Work to complete>
Some lines in the listing hold the word "with". Return each of them.

════

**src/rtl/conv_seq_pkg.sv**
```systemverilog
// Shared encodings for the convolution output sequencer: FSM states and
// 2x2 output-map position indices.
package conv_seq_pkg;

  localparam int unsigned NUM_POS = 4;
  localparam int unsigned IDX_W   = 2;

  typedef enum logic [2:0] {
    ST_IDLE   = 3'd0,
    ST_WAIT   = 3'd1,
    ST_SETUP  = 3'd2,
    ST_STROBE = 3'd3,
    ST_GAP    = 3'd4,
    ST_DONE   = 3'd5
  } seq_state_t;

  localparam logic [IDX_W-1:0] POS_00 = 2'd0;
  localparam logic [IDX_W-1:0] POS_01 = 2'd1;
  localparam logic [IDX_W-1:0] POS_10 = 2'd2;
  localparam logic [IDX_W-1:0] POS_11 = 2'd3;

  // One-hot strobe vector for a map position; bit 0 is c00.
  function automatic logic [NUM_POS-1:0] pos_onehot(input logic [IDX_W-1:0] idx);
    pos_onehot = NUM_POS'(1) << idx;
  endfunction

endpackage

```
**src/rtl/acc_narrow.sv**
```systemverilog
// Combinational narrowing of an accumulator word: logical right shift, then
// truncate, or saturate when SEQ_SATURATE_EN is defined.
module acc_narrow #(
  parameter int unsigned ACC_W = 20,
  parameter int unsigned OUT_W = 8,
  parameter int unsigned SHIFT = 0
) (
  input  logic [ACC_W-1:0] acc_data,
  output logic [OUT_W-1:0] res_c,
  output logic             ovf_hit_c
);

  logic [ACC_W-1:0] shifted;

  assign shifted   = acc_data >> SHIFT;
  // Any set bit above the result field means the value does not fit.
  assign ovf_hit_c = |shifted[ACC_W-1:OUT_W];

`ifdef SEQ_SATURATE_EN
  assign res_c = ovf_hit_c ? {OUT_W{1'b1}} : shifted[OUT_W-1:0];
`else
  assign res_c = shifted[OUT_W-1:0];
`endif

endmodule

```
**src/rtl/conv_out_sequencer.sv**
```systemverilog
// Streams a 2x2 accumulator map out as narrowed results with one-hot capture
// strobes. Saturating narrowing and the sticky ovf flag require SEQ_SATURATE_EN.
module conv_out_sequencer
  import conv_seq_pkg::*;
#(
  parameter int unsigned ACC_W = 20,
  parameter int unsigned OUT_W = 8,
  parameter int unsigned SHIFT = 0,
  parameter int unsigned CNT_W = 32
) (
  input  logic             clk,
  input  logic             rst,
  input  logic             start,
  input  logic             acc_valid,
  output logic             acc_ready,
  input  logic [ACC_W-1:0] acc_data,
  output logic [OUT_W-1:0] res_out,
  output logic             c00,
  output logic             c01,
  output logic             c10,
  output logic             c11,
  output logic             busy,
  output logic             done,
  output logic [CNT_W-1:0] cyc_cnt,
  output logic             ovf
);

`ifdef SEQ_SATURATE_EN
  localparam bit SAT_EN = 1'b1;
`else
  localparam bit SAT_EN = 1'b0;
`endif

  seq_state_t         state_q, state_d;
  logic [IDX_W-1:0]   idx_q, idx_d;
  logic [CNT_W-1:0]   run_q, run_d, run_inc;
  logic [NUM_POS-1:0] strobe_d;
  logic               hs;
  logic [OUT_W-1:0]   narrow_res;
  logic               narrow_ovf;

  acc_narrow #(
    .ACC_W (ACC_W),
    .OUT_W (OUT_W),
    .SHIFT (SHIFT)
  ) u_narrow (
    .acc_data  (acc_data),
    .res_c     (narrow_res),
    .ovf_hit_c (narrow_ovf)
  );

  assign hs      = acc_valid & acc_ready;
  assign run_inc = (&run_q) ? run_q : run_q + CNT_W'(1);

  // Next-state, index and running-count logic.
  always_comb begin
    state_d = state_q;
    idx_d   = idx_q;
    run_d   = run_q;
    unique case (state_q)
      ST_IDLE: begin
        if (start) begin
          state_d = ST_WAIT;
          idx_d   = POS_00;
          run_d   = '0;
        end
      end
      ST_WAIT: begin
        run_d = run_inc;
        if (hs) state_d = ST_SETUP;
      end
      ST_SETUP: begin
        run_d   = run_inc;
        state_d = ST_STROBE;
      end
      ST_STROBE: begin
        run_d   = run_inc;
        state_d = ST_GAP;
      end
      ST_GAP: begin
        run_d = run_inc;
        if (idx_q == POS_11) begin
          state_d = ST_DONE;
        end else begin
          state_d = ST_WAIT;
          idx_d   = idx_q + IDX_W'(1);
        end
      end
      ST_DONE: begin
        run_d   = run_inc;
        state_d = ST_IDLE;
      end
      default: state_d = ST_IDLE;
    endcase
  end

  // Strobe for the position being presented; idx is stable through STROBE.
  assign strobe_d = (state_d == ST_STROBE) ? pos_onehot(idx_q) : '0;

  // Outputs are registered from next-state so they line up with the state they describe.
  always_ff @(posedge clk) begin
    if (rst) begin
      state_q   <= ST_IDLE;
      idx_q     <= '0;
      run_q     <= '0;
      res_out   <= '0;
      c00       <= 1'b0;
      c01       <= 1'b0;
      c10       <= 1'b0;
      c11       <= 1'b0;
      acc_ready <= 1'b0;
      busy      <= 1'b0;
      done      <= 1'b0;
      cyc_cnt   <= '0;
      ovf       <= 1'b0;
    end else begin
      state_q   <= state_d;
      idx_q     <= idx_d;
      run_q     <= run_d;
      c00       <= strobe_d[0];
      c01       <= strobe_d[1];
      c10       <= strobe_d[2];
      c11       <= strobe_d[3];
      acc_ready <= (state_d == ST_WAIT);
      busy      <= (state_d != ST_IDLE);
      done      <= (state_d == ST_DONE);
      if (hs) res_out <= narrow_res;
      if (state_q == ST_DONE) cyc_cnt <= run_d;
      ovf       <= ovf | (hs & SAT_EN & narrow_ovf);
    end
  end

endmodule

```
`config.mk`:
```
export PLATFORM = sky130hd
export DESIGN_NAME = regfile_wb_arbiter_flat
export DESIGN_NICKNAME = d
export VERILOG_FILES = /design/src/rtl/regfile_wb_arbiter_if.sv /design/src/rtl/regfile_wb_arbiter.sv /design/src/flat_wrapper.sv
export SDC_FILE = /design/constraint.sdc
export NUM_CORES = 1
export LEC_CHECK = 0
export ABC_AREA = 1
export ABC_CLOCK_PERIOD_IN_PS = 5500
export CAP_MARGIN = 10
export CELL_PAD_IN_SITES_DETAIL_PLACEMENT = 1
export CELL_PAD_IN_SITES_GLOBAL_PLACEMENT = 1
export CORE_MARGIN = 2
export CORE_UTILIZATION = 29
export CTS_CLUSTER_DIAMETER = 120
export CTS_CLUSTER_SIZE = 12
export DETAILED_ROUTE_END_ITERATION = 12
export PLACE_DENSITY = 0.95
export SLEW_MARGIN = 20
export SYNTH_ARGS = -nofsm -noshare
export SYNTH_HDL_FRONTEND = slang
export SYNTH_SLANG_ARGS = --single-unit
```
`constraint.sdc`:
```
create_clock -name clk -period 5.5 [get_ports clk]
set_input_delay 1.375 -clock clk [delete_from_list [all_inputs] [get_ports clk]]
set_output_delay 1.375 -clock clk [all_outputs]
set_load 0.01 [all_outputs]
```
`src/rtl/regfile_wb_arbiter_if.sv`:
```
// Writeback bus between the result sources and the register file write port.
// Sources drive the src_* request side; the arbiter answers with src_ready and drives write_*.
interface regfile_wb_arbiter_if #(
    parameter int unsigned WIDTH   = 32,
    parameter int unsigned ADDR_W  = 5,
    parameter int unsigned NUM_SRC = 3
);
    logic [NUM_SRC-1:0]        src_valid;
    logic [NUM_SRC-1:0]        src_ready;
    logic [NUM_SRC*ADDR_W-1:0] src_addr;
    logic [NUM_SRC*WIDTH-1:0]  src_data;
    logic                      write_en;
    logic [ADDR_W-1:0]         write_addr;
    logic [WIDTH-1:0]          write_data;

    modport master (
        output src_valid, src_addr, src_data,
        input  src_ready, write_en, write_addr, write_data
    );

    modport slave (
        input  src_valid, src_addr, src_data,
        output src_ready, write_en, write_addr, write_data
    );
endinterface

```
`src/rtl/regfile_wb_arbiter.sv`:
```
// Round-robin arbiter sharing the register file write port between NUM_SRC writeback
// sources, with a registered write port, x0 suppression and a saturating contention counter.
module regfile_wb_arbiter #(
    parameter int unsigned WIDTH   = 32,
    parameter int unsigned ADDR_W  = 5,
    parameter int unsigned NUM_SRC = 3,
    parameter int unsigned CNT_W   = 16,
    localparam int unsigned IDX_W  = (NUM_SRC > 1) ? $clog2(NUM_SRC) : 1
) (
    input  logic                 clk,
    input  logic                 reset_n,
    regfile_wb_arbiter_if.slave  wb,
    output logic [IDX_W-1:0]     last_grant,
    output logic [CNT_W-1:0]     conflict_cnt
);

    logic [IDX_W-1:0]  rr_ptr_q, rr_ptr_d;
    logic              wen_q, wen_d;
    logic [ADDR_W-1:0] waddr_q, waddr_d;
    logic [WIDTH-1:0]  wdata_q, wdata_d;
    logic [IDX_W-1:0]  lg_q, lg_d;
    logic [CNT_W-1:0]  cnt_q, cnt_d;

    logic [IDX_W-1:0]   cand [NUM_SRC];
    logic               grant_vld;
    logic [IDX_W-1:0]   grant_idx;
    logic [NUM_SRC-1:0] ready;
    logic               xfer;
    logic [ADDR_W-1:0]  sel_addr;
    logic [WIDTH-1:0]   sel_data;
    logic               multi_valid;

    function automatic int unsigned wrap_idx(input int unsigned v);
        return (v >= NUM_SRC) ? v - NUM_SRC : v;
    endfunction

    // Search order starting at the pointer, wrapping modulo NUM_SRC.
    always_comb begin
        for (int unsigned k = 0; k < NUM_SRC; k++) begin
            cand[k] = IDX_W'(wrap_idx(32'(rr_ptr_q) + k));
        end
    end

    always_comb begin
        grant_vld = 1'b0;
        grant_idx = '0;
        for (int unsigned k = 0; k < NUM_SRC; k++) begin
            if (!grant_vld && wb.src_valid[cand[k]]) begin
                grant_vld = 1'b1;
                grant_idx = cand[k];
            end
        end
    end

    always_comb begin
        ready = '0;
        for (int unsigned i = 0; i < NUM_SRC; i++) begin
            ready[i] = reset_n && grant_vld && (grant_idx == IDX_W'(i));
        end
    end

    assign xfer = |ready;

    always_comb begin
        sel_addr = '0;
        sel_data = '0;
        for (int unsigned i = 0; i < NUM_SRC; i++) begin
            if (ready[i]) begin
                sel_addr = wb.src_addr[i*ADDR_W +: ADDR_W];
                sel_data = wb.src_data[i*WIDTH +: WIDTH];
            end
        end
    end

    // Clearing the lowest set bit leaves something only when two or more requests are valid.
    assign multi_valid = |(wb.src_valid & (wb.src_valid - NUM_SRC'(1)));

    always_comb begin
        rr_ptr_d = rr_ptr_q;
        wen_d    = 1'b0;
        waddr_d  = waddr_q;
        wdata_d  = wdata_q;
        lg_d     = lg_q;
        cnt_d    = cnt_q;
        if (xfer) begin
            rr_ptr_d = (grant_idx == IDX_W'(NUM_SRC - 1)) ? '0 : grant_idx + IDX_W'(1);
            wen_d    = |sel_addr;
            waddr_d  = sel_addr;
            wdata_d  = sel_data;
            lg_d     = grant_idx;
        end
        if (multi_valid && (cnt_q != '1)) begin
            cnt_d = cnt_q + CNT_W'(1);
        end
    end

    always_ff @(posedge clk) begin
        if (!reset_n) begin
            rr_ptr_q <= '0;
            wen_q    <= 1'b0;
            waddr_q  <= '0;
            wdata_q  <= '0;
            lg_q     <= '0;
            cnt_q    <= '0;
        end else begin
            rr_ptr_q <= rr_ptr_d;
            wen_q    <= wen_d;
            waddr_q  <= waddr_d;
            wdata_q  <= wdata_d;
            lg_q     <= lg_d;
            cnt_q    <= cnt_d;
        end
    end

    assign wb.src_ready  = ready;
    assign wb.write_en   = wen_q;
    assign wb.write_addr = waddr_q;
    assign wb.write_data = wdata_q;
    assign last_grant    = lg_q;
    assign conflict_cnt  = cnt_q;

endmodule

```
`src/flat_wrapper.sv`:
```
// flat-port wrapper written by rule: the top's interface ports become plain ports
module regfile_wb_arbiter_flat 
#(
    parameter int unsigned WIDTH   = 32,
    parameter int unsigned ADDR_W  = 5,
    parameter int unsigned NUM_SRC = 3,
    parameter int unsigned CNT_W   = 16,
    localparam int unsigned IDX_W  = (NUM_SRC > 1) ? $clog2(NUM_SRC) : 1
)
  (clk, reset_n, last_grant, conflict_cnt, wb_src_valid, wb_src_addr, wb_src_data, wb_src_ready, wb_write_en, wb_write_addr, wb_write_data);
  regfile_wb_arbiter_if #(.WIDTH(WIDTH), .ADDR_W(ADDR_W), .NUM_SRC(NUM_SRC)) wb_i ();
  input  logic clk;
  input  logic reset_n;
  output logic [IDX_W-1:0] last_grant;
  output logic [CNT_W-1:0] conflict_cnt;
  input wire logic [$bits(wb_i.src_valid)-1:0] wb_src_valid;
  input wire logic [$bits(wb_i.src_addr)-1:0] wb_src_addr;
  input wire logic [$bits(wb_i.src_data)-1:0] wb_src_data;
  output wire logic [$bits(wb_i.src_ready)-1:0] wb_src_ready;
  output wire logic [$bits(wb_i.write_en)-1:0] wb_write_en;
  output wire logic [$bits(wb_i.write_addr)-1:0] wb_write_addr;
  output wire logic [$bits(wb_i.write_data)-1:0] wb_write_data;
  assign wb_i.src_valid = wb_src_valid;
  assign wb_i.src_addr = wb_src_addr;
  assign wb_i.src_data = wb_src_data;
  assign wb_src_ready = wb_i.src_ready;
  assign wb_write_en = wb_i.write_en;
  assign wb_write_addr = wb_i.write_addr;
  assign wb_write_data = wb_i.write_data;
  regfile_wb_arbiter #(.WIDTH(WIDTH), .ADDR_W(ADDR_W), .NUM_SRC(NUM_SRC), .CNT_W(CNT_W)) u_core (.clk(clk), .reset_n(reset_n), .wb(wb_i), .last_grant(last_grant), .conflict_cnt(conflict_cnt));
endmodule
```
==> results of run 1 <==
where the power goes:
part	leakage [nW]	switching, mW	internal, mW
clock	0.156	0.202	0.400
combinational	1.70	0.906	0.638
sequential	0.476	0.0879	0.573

════

Your solution>
// Streams a 2x2 accumulator map out as narrowed results with one-hot capture
  // Outputs are registered from next-state so they line up with the state they describe.
// Sources drive the src_* request side; the arbiter answers with src_ready and drives write_*.
// sources, with a registered write port, x0 suppression and a saturating contention counter.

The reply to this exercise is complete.